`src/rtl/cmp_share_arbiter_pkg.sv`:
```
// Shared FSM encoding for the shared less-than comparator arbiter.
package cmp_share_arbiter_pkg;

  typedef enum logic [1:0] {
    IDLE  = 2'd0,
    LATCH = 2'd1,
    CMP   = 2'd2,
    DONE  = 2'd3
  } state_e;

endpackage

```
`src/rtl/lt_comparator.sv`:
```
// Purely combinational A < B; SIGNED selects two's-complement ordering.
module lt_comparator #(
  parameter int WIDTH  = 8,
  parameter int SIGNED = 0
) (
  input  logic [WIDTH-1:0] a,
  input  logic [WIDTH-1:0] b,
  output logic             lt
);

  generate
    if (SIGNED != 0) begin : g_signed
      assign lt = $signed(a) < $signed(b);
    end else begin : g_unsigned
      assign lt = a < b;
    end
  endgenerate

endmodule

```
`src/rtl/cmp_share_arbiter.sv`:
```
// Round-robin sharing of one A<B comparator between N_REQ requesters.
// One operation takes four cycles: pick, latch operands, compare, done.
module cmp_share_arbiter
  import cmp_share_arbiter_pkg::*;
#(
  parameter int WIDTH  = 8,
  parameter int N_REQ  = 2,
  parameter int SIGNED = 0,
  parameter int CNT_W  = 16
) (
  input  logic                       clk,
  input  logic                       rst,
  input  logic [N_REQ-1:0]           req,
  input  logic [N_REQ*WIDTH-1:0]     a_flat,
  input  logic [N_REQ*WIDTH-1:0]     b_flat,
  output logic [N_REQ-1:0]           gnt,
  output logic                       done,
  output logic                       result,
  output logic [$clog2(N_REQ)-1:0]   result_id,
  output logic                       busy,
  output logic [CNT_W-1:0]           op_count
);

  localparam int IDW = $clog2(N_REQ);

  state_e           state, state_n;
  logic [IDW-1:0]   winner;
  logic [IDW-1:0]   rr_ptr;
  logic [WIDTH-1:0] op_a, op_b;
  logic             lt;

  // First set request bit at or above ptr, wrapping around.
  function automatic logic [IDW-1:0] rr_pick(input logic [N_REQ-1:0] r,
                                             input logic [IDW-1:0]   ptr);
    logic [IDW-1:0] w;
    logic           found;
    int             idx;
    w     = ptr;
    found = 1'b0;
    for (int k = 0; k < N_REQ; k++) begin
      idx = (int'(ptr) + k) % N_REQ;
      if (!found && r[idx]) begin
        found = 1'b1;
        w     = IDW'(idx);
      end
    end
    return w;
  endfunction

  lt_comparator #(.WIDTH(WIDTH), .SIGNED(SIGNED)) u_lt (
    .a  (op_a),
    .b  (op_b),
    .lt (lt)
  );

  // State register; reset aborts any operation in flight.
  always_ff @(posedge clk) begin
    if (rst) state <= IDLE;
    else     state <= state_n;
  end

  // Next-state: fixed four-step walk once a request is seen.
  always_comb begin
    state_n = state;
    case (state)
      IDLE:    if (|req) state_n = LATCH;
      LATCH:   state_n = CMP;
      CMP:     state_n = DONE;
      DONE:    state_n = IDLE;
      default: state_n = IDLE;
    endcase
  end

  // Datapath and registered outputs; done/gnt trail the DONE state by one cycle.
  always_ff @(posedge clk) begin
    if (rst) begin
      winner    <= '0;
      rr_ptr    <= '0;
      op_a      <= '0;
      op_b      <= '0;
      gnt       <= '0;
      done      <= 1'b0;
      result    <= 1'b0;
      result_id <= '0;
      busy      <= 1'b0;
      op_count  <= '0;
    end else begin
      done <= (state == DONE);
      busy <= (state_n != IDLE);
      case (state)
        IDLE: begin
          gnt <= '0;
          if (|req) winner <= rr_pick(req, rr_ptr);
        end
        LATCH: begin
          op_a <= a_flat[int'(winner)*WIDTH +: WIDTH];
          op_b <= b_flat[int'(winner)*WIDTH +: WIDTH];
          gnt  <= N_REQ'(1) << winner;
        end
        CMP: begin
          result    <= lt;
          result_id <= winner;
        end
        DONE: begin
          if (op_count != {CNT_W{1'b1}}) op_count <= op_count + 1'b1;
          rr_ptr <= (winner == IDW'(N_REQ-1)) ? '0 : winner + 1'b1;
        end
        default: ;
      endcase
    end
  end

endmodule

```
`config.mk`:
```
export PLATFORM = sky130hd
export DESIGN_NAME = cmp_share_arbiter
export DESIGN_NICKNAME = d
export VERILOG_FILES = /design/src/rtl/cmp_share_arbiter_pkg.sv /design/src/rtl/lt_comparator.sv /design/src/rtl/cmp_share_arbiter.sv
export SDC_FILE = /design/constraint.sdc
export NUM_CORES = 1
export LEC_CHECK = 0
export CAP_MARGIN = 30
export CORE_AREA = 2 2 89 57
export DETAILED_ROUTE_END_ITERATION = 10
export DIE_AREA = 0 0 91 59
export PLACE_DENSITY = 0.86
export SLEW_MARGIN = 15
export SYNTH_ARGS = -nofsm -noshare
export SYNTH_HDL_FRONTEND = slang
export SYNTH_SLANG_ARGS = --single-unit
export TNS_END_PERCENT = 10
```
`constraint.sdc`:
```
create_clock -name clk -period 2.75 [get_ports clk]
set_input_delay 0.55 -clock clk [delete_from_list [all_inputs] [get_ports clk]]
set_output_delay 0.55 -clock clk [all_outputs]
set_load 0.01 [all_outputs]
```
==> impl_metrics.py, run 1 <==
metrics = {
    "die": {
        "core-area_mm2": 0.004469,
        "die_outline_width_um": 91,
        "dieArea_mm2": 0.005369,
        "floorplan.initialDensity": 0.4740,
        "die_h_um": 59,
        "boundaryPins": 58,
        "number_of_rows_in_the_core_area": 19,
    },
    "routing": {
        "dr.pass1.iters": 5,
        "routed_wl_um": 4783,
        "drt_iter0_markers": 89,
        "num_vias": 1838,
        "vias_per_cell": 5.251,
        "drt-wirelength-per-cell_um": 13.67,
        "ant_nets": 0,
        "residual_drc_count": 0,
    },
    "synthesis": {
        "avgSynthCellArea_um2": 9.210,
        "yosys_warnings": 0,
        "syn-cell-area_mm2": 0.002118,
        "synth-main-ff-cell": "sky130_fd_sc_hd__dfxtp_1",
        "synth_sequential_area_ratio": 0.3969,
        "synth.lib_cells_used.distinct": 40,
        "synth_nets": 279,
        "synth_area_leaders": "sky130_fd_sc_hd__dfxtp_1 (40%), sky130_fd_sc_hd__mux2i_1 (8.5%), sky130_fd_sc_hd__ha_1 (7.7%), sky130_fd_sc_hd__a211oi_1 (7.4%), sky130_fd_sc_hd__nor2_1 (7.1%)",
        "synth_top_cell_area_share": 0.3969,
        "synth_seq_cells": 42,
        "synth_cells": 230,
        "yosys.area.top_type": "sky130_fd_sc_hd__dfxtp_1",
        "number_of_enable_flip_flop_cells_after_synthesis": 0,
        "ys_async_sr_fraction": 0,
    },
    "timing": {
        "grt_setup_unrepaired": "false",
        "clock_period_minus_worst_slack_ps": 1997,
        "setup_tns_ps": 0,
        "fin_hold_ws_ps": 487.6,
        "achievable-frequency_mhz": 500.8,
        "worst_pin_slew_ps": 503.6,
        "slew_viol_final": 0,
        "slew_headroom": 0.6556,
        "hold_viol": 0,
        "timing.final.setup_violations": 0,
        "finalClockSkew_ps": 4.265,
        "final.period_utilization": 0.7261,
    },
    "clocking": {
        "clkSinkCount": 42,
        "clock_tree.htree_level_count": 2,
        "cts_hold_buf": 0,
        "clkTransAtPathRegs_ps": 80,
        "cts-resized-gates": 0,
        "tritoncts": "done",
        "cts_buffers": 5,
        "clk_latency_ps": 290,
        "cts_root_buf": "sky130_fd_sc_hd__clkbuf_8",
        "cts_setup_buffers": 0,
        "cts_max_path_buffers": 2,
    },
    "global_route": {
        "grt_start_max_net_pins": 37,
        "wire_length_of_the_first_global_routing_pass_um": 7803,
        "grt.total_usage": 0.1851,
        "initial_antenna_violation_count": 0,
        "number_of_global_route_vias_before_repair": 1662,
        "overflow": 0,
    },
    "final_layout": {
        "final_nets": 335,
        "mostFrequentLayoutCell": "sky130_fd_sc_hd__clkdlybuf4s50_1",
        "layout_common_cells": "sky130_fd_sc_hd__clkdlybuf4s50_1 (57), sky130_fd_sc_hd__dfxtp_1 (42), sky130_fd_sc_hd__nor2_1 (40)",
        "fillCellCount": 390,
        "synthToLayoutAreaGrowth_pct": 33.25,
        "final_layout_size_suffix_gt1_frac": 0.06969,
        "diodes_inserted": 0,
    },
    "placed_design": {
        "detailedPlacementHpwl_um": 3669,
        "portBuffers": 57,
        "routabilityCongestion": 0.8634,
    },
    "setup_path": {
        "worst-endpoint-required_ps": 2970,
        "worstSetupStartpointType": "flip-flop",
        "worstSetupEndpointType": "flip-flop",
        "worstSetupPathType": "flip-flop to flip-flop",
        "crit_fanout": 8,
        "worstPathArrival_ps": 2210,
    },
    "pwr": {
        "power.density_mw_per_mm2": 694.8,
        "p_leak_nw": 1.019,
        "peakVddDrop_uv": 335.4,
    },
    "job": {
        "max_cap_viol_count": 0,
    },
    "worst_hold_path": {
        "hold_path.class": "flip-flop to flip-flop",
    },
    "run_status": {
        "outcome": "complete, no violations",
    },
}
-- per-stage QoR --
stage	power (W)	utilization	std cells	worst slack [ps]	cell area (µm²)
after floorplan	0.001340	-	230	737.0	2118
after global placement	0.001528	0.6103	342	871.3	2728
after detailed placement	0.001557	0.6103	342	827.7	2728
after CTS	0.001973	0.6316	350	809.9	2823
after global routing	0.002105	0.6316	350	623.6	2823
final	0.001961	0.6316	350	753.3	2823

-.-.-

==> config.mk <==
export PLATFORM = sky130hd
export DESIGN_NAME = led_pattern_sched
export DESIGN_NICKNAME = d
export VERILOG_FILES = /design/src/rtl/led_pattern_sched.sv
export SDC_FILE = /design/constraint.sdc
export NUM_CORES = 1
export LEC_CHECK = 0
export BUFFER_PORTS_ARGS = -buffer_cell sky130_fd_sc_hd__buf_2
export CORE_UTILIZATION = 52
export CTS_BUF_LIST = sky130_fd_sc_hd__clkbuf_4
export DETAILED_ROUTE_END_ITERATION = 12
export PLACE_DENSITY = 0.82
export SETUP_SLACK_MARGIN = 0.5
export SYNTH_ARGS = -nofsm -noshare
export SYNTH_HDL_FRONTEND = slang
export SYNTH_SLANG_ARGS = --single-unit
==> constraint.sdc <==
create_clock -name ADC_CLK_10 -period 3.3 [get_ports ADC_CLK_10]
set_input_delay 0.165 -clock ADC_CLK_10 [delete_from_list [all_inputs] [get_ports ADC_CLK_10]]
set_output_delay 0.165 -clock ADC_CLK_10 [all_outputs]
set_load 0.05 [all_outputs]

-.-.-

Description of the task — Which lines hold the word "operation"? Copy each of them from the records.

Answer for this exercise —
// One operation takes four cycles: pick, latch operands, compare, done.
  // State register; reset aborts any operation in flight.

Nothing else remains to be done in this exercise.